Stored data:
### config.mk
export PLATFORM = sky130hd
export DESIGN_NAME = instr_decode_stage
export DESIGN_NICKNAME = d
export VERILOG_FILES = /design/src/rtl/decode_pkg.sv /design/src/rtl/opcode_decoder.sv /design/src/rtl/instr_decode_stage.sv
export SDC_FILE = /design/constraint.sdc
export NUM_CORES = 1
export LEC_CHECK = 0
export ABC_AREA = 1
export CAP_MARGIN = 5
export CELL_PAD_IN_SITES_DETAIL_PLACEMENT = 1
export CELL_PAD_IN_SITES_GLOBAL_PLACEMENT = 1
export CORE_MARGIN = 2
export CORE_UTILIZATION = 40
export CTS_BUF_LIST = sky130_fd_sc_hd__clkbuf_2 sky130_fd_sc_hd__clkbuf_4 sky130_fd_sc_hd__clkbuf_8
export DETAILED_ROUTE_END_ITERATION = 10
export PLACE_DENSITY = 0.93
export SYNTH_ARGS = -nofsm -noshare
export SYNTH_HDL_FRONTEND = slang
export SYNTH_HIERARCHICAL = 1
export SYNTH_SLANG_ARGS = --single-unit
### constraint.sdc
create_clock -name clk -period 1.4 [get_ports clk]
set_input_delay 0.21 -clock clk [delete_from_list [all_inputs] [get_ports clk]]
set_output_delay 0.21 -clock clk [all_outputs]
set_load 0.01 [all_outputs]
### src/rtl/decode_pkg.sv
// Shared types and constants for the instruction decode stage.
//   - Opcode constants for the supported instruction classes.
//   - imm_src_t : immediate-type select sent to the immediate extender.
//   - dec_t     : one fully decoded instruction as held in the output and
//                 skid registers.
package decode_pkg;

  localparam int INSTR_W = 32;
  localparam int IMM_W   = 25;
  localparam int ADDR_W  = 32;

  localparam logic [6:0] OP_LOAD   = 7'b0000011;
  localparam logic [6:0] OP_IMM    = 7'b0010011;
  localparam logic [6:0] OP_JALR   = 7'b1100111;
  localparam logic [6:0] OP_REG    = 7'b0110011;
  localparam logic [6:0] OP_STORE  = 7'b0100011;
  localparam logic [6:0] OP_BRANCH = 7'b1100011;
  localparam logic [6:0] OP_JAL    = 7'b1101111;

  typedef enum logic [1:0] {
    IMM_I = 2'b00,
    IMM_S = 2'b01,
    IMM_B = 2'b10,
    IMM_J = 2'b11
  } imm_src_t;

  typedef struct packed {
    logic [IMM_W-1:0]  imm;
    imm_src_t          imm_src;
    logic [ADDR_W-1:0] pc;
    logic [4:0]        rd;
    logic [4:0]        rs1;
    logic [4:0]        rs2;
    logic [2:0]        funct3;
    logic              funct7b5;
    logic              reg_we;
    logic              mem_we;
    logic              branch;
    logic              jump;
    logic              illegal;
  } dec_t;

endpackage

### src/rtl/opcode_decoder.sv
// Combinational decoder: raw instruction + PC -> dec_t.
// Ports:
//   instr : 32-bit fetched instruction
//   pc    : PC of that instruction
//   dec   : decoded fields and control flags
// Unknown opcodes are flagged illegal with every enable cleared so the
// instruction can still travel downstream to the trap logic.
module opcode_decoder
  import decode_pkg::*;
(
  input  logic [INSTR_W-1:0] instr,
  input  logic [ADDR_W-1:0]  pc,
  output dec_t               dec
);

  always_comb begin
    // NOTE: every field gets a default before the case so no path leaves
    // a value unassigned, which would otherwise infer a latch.
    dec          = '0;
    dec.imm      = instr[31:7];
    dec.imm_src  = IMM_I;
    dec.pc       = pc;
    dec.rd       = instr[11:7];
    dec.rs1      = instr[19:15];
    dec.rs2      = instr[24:20];
    dec.funct3   = instr[14:12];
    dec.funct7b5 = instr[30];

    unique case (instr[6:0])
      OP_LOAD, OP_IMM, OP_REG: dec.reg_we = 1'b1;
      OP_JALR: begin
        dec.reg_we = 1'b1;
        dec.jump   = 1'b1;
      end
      OP_STORE: begin
        dec.imm_src = IMM_S;
        dec.mem_we  = 1'b1;
      end
      OP_BRANCH: begin
        dec.imm_src = IMM_B;
        dec.branch  = 1'b1;
      end
      OP_JAL: begin
        dec.imm_src = IMM_J;
        dec.reg_we  = 1'b1;
        dec.jump    = 1'b1;
      end
      default: dec.illegal = 1'b1;
    endcase
  end

endmodule

### src/rtl/instr_decode_stage.sv
// Decode stage between fetch and the immediate extender / register file /
// execute control.
// Ports:
//   clk, arstn                      : clock, async active-low reset
//   i_flush                         : synchronous flush of both entries
//   i_instr_valid/o_instr_ready     : fetch-side handshake (ready registered)
//   i_instr, i_pc                   : fetched instruction and its PC
//   o_dec_valid/i_dec_ready         : downstream handshake
//   o_imm, o_imm_src, o_pc          : raw immediate field, type select, PC
//   o_rd, o_rs1, o_rs2, o_funct3,
//   o_funct7b5                      : register indices and function bits
//   o_reg_we, o_mem_we, o_branch,
//   o_jump, o_illegal               : decoded control flags
// A two-entry skid buffer (output register + skid register) keeps
// o_instr_ready registered, so i_dec_ready never reaches fetch
// combinationally while still sustaining one instruction per cycle.
module instr_decode_stage
  import decode_pkg::*;
#(
  parameter int INSTR_WIDTH = 32,
  parameter int IMM_WIDTH   = 25,
  parameter int ADDR_WIDTH  = 32
) (
  input  logic                   clk,
  input  logic                   arstn,
  input  logic                   i_flush,
  input  logic                   i_instr_valid,
  output logic                   o_instr_ready,
  input  logic [INSTR_WIDTH-1:0] i_instr,
  input  logic [ADDR_WIDTH-1:0]  i_pc,
  output logic                   o_dec_valid,
  input  logic                   i_dec_ready,
  output logic [IMM_WIDTH-1:0]   o_imm,
  output logic [1:0]             o_imm_src,
  output logic [ADDR_WIDTH-1:0]  o_pc,
  output logic [4:0]             o_rd,
  output logic [4:0]             o_rs1,
  output logic [4:0]             o_rs2,
  output logic [2:0]             o_funct3,
  output logic                   o_funct7b5,
  output logic                   o_reg_we,
  output logic                   o_mem_we,
  output logic                   o_branch,
  output logic                   o_jump,
  output logic                   o_illegal
);

  dec_t dec_in;
  dec_t out_q, out_d;
  dec_t skid_q, skid_d;
  logic out_valid_q, out_valid_d;
  logic skid_valid_q, skid_valid_d;
  logic ready_q;
  logic accept;

  opcode_decoder u_decoder (
    .instr (i_instr),
    .pc    (i_pc),
    .dec   (dec_in)
  );

  assign accept = i_instr_valid & ready_q;

  always_comb begin
    out_d        = out_q;
    skid_d       = skid_q;
    out_valid_d  = out_valid_q;
    skid_valid_d = skid_valid_q;

    if (i_flush) begin
      out_valid_d  = 1'b0;
      skid_valid_d = 1'b0;
    end else if (!out_valid_q || i_dec_ready) begin
      // Output slot is free this cycle: the older skid entry goes first.
      if (skid_valid_q) begin
        out_d        = skid_q;
        out_valid_d  = 1'b1;
        skid_valid_d = accept;
        if (accept) skid_d = dec_in;
      end else if (accept) begin
        out_d       = dec_in;
        out_valid_d = 1'b1;
      end else begin
        out_valid_d = 1'b0;
      end
    end else if (accept) begin
      // Output stalled: park the new instruction in the skid.
      skid_d       = dec_in;
      skid_valid_d = 1'b1;
    end
  end

  always_ff @(posedge clk or negedge arstn) begin
    if (!arstn) begin
      // NOTE: data registers are reset too so nothing from before reset can
      // reappear on the outputs; these are two small flop banks, not RAM.
      out_q        <= '0;
      skid_q       <= '0;
      out_valid_q  <= 1'b0;
      skid_valid_q <= 1'b0;
      ready_q      <= 1'b1;
    end else begin
      // NOTE: non-blocking assignments so every register samples the
      // pre-edge values computed above, independent of statement order.
      out_q        <= out_d;
      skid_q       <= skid_d;
      out_valid_q  <= out_valid_d;
      skid_valid_q <= skid_valid_d;
      ready_q      <= ~skid_valid_d;
    end
  end

  assign o_instr_ready = ready_q;
  assign o_dec_valid   = out_valid_q;
  assign o_imm         = out_q.imm;
  assign o_imm_src     = out_q.imm_src;
  assign o_pc          = out_q.pc;
  assign o_rd          = out_q.rd;
  assign o_rs1         = out_q.rs1;
  assign o_rs2         = out_q.rs2;
  assign o_funct3      = out_q.funct3;
  assign o_funct7b5    = out_q.funct7b5;
  assign o_reg_we      = out_q.reg_we;
  assign o_mem_we      = out_q.mem_we;
  assign o_branch      = out_q.branch;
  assign o_jump        = out_q.jump;
  assign o_illegal     = out_q.illegal;

endmodule

==> Implementation_results.wiki <==
{| class="wikitable"
! Metric !! Value
|-
| Outcome || finished, final reports clean
|-
| Worst Path Required || 1.76 ns
|-
| Post-synth top area share || between 40% and 50%
|-
| I/O pin total || between 150 and 200
|-
| 1st-iter DRT viols || a little over 400
|-
| Count of warnings emitted by yosys || 6
|-
| Wire length of the first global-routing pass || between 40 and 50 mm
|-
| Die Height || 150 um
|-
| Sink count of the clock tree || 169
|-
| Count of final max-slew check failures || 0
|-
| Area leader, netlist || dfrtp_1
|-
| Crit-path cells || nand2_2, nand2_4, nand2_8, clkbuf_16, nand2_1, nand2_1
|-
| Proportion of synthesized chip area in sequential cells || between 40% and 50%
|-
| Worst-path cell with the longest stage delay || dfstp_2
|-
| Number of antenna violations at the first check in global routing || 2
|-
| Sum of internal, switching and leakage power || about 14,000 uW
|-
| Worst-case vdd ir drop || 645 uV
|-
| Die boundary width || about 150 um
|-
| H-tree levels || 4
|-
| Leakage power figure || between 0.005 and 0.006 uW
|-
| Cell chosen for the clock root || clkbuf_8
|-
| Total Routing Usage GR || approximately a quarter
|-
| Commonest non-fill, non-tap cell in the layout || nand2_1
|-
| Initial Util || about two fifths
|-
| Crit path launch type || flip-flop
|-
| Hold Crit Class || input pin to asynchronous set/reset pin
|-
| Arrival time at the worst endpoint || ~1.8 ns
|-
| Placer's final routability congestion estimate || between 0.7 and 0.8
|-
| Synth Cell Area || 0.00855 mm^2
|-
| Total via count after detailed routing || roughly 7.8k
|-
| Post-route minimum period || between 1 and 1.5 ns
|-
| RSZ-0062 raised after global routing || yes
|-
| Ratio of routed vias to standard cells || approximately 5.2
|-
| Final cycle utilization of the critical path || between 90 and 100%
|-
| Core area || about 0.021 mm^2
|-
| Cell area after layout || around 0.011 mm^2
|-
| Mean Syn Cell Area || between 7 and 8 um^2
|-
| Top cells by area in the synthesized netlist || dfrtp_1 (49%), nand2_1 (26%), buf_4 (6.8%)
|-
| Final nets || 1,262
|-
| Synthesized netlist cell count || ~1.1k
|-
| Tightest slew margin relative to the limit || 72.8%
|-
| Power share of the sequential group || about 48%
|-
| Switch share || between 30% and 40%
|-
| TritonCTS clock tree || yes
|-
| Post-synthesis net count || ~1.2k
|-
| Most used cells in the layout excluding fill and tap cells || nand2_1 (591), dfrtp_1 (167), nand4_1 (86), nand3_1 (83), clkdlybuf4s50_1 (67)
|-
| Switching power || approximately 4400 uW
|-
| Startpoint of the worst-slack reg-to-reg timing path || o_instr_ready
|-
| Total congestion overflow || 0
|-
| Ratio of cells with drive above 1 in the final layout || a little under a tenth
|-
| Post-synthesis sequential element count || 169
|-
| Final Hold Fails || 0
|-
| Slew at the pin with the worst max-slew slack || ~0.4 ns
|-
| Number of standard cells in the layout, taps in and fillers out || 1,480
|-
| Max-capacitance violation count || 0
|-
| Delay contributed by the slowest stage of the critical path || between 0.5 and 0.6 ns
|-
| Number of buffers created by CTS || 17
|-
| IO Port Bufs || between 150 and 200
|-
| Cell repeated most along the worst path || nand2_1
|-
| Endpoint type of the worst setup path || flip-flop
|-
| Clock Power Share || a little over a quarter
|-
| Total length of routed wires || between 20 and 30 mm
|-
| Clock insertion delay at the later pin of the skew report || 0.47 ns
|-
| Number of DRC violations after detailed routing || 0
|-
| Number of filler instances in the final layout || around 2.5k
|-
| Number of cell rows || 53
|-
| Maximum number of pins on one net before global-route repair || 84
|-
| Number of antenna-violating nets in the routed design || 0
|-
| Highest fanout seen on the critical path || 19
|-
| Number of detailed-routing iterations run before antenna repair || 5
|-
| Internal || 9280 uW
|-
| Class of the most critical setup path || flip-flop to flip-flop
|-
| Area Overhead vs Synth || 24.7%
|-
| Number of buffers on the longest clock path || 2
|-
| Comb pwr share || 24.4%
|-
| Placement-stage cell area || roughly 0.01 mm^2
|-
| Ant. Diodes || 0
|-
| Count of placed standard cells including taps || approximately 1.4k
|-
| Via count of the first global-routing pass || ~8k
|-
| Critical Path Source || o_instr_ready
|-
| Post-route clock skew || ~0.014 ns
|-
| Final setup viols || 0
|-
| Max frequency || 0.720 GHz
|-
| Clock slew at the register clock pins of the worst setup and hold paths || approximately 0.090 ns
|-
| Post-detail-place hpwl || between 15 and 20 mm
|-
| Number of library cell types mapped by synthesis || 20
|-
| Die area || roughly 0.023 mm^2
|-
| Total power per unit cell area || 1280 mW/mm^2
|-
| Average wire length per cell after detail routing || ~18 um
|}
-- timing repair --
| item | 4_1_cts | 5_1_grt |
|---|---|---|
| pin swaps | 0 | 2 |
| resized for setup | 97 | 65 |
| setup buffers | 1 | 28 |
| endpoints found under the hold margin | 168 | 0 |
| hold buffers | 1 | 0 |
| setup endpoints to repair | 130 | 234 |
| gates cloned | 0 | 2 |
-- registers in the layout, summed over array words and instances (netlist names) --
signal / count
o_mem_we: 1
o_rd: 5
o_reg_we: 1
o_funct7b5: 1
o_dec_valid: 1
o_jump: 1
o_rs2: 5
o_branch: 1
o_imm_src: 2
o_rs1: 5
o_pc: 32
skid_q: 83
o_illegal: 1
skid_valid_q: 1
o_instr_ready: 1
o_funct3: 3
o_imm: 25
-- cell type report --
cell class / instances / area, um^2 / share of cell area (%)
multi-input combinational: 777 / 3320 / 31.2
clock inverter: 13 / 169 / 1.58
clock buffer: 18 / 248 / 2.32
sequential: 169 / 4230 / 39.7
tap: 275 / 344 / 3.23
timing repair buffer: 216 / 2290 / 21.5
inverter: 12 / 53.8 / 0.505
-- power by group through the flow --
| stage | logic, uW | clock network (uW) | registers, uW |
|---|---|---|---|
| 5_1_grt | 3720 | 4070 | 6710 |
| 4_1_cts | 3070 | 3830 | 6570 |
| 6_report | 3330 | 3750 | 6580 |
| 3_3_place_gp | 3150 | 0 | 6610 |
| 2_1_floorplan | 1520 | 0 | 6730 |
| 3_5_place_dp | 3330 | 0 | 6660 |
-- stage by stage --
stage	hold slack [ns]	TNS (ns)	setup WS, ns	utilization [%]
3_5_place_dp	0.113	-38.65	-0.291	47.4
2_1_floorplan	-0.0856	0	0.108	-
4_1_cts	0.172	-1.32	-0.160	49.0
3_3_place_gp	0.110	-33.53	-0.242	47.4
6_report	0.182	0	0.0121	50.7
5_1_grt	0.181	-0.899	-0.0364	50.7
-- critical path: cells and delay by family (launching register included) --
kind,cells,cell delay (ns)
DFF,1,0.57
and+or+nand+nor,5,0.51
buffers and inverters,1,0.20
-- final timing paths --
path	to	slack, ns	depth (start not counted)
max in group asynchronous	o_instr_ready	0.59	3
max	o_pc[22]	0.01	6
min reg2reg	o_rd[1]	0.48	2
min	o_pc[13]	0.18	2
max reg2reg	o_pc[22]	0.01	6
min in group clk	skid_q[77]	0.35	3
-- cell families after synthesis --
kind of cell           after synthesis  synth area share [%]
AO/OA/AOI/OAI                        5                 0.336
buffers and inverters              169                  12.4
flip-flops                         169                  49.5
AND/OR/NAND/NOR                    772                  37.8
-- cells in the mapped netlist --
cell type / n
nor2_4: 1
a21oi_1: 1
clkbuf_1: 9
buf_1: 1
inv_2: 3
o21ai_1: 1
inv_1: 9
buf_4: 78
nor2_1: 3
nand3_1: 85
nand3_2: 1
buf_2: 62
a21oi_2: 1
nand2_1: 595
buf_6: 7
nor2_2: 1
nand4_1: 86
dfstp_2: 1
o21ai_0: 2
dfrtp_1: 168
-- layer usage --
metal,up-vias,share of wire (%),wire length [um],global-route usage [%]
met1,3882,43,11300,28.8
li1,3630,-,-,-
met2,214,50,13300,40.9
met4,2,1.4,361,6.56
met3,33,5.7,1510,5.27
met5,-,0.049,13,0
No activity file was read; power rests on OpenSTA's default activity.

Your task:
The answer should be a single number: how many lines of the entries hold "every".

Solved exercise:
3